### What you will do
Among the lines below, list those containing the string "state".

== Segment start ==

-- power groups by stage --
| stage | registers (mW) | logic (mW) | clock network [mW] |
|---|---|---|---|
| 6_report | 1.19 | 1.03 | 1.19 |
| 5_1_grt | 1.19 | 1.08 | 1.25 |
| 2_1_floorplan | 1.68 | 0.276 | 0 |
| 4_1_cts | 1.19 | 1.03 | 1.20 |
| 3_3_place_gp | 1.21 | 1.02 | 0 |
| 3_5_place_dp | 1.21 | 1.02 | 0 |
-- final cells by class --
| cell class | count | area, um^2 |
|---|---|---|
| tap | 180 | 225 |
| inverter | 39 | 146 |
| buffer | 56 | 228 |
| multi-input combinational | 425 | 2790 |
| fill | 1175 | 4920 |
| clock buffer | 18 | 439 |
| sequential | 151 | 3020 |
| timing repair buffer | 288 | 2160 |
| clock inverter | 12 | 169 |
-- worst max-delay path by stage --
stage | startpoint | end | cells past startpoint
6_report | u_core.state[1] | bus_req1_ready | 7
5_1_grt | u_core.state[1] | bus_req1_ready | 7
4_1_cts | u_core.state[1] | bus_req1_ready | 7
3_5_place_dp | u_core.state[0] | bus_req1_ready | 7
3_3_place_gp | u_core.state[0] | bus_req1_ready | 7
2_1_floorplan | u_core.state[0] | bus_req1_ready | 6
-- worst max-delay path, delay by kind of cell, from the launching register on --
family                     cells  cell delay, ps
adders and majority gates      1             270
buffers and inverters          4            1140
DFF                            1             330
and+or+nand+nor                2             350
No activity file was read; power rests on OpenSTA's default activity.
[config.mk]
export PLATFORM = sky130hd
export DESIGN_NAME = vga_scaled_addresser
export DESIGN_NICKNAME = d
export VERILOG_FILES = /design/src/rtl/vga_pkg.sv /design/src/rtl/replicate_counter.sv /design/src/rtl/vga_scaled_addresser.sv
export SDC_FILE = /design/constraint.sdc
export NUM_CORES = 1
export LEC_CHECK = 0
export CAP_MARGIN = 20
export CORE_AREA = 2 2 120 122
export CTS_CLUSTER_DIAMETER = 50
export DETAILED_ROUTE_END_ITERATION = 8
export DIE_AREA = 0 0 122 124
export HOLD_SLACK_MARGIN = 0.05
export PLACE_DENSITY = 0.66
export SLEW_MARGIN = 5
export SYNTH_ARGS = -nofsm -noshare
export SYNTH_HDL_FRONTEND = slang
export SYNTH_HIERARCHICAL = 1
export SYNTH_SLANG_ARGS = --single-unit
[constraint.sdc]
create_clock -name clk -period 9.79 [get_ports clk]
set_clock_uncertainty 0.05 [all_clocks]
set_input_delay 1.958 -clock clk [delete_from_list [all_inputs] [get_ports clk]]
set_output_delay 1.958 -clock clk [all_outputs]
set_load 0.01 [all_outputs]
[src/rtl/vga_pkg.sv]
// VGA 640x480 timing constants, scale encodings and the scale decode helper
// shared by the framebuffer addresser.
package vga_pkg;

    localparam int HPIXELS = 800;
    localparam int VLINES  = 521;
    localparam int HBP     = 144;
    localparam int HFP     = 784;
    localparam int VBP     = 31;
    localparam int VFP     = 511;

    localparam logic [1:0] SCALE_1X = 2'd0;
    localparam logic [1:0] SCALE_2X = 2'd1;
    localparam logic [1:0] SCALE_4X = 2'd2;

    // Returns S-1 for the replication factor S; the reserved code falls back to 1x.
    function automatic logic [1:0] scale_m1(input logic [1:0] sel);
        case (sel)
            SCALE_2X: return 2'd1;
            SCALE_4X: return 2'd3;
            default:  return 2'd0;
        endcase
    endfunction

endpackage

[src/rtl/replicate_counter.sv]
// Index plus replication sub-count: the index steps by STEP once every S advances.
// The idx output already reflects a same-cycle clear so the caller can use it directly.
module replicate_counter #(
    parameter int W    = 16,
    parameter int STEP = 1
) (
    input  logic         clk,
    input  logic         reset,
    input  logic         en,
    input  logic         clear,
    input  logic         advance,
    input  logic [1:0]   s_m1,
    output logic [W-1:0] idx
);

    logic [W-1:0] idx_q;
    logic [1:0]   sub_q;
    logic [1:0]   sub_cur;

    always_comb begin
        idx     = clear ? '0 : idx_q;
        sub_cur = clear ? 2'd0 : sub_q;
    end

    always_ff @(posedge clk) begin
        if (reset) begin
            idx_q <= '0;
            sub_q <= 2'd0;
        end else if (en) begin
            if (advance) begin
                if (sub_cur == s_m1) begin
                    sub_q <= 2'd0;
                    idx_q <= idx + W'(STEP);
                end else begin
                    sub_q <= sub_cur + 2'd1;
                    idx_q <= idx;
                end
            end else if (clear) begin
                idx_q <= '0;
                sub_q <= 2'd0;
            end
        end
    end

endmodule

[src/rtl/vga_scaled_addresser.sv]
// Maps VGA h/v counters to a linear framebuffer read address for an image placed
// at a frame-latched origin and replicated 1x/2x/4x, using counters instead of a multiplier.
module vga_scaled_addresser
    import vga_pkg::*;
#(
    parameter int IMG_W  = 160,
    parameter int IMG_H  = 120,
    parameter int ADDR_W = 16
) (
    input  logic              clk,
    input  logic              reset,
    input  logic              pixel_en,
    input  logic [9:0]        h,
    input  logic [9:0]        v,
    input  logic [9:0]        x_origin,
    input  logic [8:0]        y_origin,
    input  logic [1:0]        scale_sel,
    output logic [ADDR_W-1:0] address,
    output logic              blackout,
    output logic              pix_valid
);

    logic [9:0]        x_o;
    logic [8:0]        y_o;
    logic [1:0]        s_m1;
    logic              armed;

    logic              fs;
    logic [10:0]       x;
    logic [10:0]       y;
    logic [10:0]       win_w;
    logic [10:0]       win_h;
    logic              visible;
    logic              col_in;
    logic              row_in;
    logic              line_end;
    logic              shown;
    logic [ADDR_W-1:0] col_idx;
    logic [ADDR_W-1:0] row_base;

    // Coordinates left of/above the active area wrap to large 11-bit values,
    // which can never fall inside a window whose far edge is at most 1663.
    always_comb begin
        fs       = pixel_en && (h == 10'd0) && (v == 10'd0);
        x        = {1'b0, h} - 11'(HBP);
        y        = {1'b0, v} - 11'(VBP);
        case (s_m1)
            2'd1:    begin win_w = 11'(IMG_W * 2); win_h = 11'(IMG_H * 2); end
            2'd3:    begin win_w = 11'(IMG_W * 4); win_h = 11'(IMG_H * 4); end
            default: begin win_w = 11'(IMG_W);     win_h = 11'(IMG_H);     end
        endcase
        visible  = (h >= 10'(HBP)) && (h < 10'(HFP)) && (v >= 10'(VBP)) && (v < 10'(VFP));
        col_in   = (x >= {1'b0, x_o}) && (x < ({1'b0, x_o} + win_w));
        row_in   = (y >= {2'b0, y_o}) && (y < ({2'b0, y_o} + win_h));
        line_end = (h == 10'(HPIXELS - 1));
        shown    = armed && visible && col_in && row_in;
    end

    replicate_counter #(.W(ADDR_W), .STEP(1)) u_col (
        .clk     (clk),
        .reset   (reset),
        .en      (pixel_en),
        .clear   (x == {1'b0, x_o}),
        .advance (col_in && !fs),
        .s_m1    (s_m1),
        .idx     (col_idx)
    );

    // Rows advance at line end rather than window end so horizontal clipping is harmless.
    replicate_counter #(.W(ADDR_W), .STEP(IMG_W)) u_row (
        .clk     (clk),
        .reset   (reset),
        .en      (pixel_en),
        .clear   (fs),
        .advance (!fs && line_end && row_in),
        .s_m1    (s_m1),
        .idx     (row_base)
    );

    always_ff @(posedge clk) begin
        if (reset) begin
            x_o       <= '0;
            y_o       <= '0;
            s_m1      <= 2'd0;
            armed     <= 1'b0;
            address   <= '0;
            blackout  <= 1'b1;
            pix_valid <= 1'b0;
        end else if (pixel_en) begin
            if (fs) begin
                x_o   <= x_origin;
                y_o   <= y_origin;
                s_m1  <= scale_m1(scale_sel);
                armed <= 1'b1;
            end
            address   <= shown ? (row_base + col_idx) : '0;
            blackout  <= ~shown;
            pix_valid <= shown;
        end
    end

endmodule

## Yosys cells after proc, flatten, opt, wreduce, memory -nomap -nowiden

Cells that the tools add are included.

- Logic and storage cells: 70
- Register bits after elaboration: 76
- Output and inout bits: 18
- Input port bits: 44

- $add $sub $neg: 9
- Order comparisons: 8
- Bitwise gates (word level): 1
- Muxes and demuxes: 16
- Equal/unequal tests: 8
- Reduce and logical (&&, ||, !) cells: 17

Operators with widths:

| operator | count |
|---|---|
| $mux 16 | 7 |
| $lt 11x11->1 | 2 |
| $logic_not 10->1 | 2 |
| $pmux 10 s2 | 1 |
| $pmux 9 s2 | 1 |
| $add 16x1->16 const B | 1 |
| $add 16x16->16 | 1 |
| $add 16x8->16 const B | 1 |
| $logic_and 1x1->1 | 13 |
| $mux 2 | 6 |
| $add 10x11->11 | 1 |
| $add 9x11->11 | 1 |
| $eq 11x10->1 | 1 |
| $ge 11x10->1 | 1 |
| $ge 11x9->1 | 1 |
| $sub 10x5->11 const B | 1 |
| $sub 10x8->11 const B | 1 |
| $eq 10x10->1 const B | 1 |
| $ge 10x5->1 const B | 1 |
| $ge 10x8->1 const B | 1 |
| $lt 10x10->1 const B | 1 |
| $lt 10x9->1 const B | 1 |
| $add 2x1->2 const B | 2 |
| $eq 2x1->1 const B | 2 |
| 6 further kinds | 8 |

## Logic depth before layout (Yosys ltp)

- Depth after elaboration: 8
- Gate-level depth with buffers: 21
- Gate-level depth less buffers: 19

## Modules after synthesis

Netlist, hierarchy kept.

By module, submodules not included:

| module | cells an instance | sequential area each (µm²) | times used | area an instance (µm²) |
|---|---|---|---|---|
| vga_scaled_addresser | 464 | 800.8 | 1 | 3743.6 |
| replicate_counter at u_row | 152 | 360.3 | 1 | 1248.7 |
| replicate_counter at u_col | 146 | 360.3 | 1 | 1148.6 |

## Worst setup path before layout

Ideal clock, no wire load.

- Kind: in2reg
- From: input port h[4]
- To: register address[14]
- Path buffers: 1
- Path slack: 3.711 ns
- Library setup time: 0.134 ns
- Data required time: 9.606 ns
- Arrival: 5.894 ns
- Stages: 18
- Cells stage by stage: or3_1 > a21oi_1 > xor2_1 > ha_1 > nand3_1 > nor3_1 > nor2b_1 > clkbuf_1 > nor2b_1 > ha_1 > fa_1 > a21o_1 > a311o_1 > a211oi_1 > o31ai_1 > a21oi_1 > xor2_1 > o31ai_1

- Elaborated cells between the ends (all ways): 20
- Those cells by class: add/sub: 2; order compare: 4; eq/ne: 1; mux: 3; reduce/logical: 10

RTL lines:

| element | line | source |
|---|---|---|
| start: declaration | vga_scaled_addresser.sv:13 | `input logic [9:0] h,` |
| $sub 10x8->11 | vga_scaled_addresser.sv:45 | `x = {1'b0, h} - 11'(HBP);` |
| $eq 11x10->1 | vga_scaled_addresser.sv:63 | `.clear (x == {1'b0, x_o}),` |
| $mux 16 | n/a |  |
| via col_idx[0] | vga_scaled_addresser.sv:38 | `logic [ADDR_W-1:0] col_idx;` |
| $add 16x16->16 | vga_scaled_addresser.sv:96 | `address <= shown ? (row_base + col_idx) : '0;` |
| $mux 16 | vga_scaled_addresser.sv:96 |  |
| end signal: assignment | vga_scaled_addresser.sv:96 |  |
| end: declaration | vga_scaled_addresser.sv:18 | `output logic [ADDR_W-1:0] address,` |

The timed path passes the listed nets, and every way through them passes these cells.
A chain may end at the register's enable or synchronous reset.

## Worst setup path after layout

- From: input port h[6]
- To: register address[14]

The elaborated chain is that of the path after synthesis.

== Segment end ==

### Exercise response
6_report | u_core.state[1] | bus_req1_ready | 7
5_1_grt | u_core.state[1] | bus_req1_ready | 7
4_1_cts | u_core.state[1] | bus_req1_ready | 7
3_5_place_dp | u_core.state[0] | bus_req1_ready | 7
3_3_place_gp | u_core.state[0] | bus_req1_ready | 7
2_1_floorplan | u_core.state[0] | bus_req1_ready | 6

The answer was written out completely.